▶ What to do: Find the line with "run 2 against" and the line with "gates: ~540 µm²" in the entries below; output exactly those two lines, every line between them, and no others.

Dataset entries
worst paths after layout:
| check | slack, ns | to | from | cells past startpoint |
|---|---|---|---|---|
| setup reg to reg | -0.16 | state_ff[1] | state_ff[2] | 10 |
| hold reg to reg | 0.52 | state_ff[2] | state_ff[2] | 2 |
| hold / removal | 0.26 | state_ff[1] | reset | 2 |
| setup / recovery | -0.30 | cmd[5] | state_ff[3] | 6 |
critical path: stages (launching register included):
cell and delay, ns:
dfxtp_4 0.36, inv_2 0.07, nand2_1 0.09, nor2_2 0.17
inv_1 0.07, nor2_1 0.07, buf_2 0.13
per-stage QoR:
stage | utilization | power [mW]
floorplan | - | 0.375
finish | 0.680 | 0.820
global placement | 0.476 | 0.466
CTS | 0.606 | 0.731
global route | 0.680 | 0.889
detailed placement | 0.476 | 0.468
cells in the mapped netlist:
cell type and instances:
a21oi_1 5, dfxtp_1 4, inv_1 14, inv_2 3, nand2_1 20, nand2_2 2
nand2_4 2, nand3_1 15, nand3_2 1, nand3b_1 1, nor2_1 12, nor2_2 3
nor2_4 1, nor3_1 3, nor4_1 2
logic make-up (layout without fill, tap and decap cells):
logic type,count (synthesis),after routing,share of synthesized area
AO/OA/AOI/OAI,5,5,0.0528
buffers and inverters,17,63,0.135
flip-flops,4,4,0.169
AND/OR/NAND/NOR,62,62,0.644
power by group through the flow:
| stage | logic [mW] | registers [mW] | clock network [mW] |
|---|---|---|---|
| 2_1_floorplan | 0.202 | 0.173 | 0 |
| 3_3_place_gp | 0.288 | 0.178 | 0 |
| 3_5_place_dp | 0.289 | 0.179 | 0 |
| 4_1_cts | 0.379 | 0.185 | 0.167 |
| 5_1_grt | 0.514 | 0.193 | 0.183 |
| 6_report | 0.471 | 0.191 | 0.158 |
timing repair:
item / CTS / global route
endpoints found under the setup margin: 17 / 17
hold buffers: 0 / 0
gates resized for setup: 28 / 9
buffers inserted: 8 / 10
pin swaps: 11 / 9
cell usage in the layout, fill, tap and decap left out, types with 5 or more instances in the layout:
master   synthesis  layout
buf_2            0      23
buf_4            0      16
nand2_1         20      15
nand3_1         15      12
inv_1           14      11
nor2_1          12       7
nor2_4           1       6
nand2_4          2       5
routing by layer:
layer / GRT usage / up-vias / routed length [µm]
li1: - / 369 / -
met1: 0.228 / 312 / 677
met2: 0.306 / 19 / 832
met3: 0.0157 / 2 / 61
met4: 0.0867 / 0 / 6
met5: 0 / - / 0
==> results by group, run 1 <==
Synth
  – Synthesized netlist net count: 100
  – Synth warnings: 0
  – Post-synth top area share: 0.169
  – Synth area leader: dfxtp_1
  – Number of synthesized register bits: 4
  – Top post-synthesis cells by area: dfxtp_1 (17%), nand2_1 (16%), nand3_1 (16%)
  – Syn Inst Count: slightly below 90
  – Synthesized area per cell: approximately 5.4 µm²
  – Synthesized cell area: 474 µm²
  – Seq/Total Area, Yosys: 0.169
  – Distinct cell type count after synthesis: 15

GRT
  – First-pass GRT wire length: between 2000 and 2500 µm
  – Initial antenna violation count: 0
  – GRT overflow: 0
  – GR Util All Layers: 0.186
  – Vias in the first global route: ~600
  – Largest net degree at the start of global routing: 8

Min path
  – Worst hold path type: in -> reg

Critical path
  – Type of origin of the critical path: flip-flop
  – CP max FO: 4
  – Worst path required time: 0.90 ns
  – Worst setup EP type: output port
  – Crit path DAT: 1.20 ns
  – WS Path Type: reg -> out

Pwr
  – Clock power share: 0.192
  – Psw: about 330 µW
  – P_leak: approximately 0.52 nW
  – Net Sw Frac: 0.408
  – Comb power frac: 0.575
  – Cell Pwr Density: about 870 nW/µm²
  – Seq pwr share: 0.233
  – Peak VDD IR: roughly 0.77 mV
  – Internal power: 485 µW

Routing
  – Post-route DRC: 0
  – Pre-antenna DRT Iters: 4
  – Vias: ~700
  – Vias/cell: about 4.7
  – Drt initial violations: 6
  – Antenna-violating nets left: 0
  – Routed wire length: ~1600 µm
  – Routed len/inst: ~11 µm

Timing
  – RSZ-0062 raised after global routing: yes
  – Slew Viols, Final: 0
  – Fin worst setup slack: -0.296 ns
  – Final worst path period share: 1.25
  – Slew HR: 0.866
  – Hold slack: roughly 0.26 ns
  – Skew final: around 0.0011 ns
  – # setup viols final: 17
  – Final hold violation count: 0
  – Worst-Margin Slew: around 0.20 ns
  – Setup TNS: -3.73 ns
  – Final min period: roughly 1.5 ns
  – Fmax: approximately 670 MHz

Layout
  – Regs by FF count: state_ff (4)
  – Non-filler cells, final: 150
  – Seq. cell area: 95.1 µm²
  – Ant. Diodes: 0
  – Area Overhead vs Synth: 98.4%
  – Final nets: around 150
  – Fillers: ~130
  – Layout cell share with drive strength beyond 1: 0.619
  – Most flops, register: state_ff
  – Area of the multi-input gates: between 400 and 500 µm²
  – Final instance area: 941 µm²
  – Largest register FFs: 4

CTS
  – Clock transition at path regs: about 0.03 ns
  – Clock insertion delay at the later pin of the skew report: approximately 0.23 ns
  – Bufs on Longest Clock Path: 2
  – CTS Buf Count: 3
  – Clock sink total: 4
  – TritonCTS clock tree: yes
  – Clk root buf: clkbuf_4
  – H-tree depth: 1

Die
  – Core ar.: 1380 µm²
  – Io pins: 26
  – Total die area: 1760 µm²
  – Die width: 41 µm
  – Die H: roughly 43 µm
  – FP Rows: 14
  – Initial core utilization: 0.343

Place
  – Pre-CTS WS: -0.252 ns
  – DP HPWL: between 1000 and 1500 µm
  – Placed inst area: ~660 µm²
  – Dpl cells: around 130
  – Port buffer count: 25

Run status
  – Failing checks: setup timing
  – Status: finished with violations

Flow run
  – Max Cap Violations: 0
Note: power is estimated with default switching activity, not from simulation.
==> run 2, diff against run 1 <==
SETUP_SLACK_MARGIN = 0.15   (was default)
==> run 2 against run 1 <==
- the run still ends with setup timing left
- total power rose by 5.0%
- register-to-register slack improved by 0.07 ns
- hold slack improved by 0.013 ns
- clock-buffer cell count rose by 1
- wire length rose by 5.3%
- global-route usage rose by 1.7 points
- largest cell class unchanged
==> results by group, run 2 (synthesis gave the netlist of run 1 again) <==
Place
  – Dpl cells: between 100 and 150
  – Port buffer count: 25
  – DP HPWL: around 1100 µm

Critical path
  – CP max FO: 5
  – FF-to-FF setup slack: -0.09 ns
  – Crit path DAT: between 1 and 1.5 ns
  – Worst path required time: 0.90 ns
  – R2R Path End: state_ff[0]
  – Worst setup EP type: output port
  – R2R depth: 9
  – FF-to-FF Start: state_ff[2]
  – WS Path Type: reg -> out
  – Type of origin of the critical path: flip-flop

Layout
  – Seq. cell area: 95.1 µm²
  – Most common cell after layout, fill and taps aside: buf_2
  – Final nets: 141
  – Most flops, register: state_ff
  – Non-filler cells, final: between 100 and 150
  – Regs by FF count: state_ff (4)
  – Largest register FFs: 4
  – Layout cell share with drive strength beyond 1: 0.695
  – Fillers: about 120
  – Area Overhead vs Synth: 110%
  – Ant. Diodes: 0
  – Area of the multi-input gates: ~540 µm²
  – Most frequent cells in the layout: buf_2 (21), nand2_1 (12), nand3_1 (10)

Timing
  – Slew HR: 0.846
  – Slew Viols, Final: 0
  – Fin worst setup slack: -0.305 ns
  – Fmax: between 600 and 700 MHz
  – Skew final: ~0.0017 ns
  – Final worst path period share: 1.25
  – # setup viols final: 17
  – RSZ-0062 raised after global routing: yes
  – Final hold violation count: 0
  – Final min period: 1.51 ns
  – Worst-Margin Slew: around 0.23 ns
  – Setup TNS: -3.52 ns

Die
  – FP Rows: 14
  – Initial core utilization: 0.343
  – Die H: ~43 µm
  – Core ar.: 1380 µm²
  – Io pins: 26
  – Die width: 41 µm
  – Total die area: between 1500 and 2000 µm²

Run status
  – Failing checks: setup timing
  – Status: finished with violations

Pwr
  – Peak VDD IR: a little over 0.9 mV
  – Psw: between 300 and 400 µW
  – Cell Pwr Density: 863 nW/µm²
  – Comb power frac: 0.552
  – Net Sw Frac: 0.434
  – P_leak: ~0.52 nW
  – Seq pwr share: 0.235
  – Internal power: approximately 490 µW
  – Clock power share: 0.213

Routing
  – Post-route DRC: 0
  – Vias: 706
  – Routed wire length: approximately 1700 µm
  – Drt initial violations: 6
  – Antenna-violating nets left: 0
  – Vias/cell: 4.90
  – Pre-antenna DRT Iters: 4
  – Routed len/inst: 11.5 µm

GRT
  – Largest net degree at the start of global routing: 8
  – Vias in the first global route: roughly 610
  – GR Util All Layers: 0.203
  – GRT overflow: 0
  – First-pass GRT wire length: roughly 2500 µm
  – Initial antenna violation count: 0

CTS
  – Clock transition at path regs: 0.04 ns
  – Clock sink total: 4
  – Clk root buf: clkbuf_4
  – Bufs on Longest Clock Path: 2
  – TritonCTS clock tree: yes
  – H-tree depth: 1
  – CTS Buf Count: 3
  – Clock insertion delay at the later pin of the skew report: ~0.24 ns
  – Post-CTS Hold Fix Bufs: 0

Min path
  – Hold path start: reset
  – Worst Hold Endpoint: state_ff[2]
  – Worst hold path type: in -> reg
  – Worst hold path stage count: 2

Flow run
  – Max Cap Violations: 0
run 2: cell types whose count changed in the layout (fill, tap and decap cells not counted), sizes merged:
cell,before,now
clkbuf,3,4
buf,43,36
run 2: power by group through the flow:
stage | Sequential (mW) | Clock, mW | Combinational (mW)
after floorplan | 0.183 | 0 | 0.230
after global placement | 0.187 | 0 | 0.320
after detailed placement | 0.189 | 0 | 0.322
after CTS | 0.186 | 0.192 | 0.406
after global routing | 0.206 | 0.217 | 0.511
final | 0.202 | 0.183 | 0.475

▶ Task answer:
==> run 2 against run 1 <==
- the run still ends with setup timing left
- total power rose by 5.0%
- register-to-register slack improved by 0.07 ns
- hold slack improved by 0.013 ns
- clock-buffer cell count rose by 1
- wire length rose by 5.3%
- global-route usage rose by 1.7 points
- largest cell class unchanged
==> results by group, run 2 (synthesis gave the netlist of run 1 again) <==
Place
  – Dpl cells: between 100 and 150
  – Port buffer count: 25
  – DP HPWL: around 1100 µm

Critical path
  – CP max FO: 5
  – FF-to-FF setup slack: -0.09 ns
  – Crit path DAT: between 1 and 1.5 ns
  – Worst path required time: 0.90 ns
  – R2R Path End: state_ff[0]
  – Worst setup EP type: output port
  – R2R depth: 9
  – FF-to-FF Start: state_ff[2]
  – WS Path Type: reg -> out
  – Type of origin of the critical path: flip-flop

Layout
  – Seq. cell area: 95.1 µm²
  – Most common cell after layout, fill and taps aside: buf_2
  – Final nets: 141
  – Most flops, register: state_ff
  – Non-filler cells, final: between 100 and 150
  – Regs by FF count: state_ff (4)
  – Largest register FFs: 4
  – Layout cell share with drive strength beyond 1: 0.695
  – Fillers: about 120
  – Area Overhead vs Synth: 110%
  – Ant. Diodes: 0
  – Area of the multi-input gates: ~540 µm²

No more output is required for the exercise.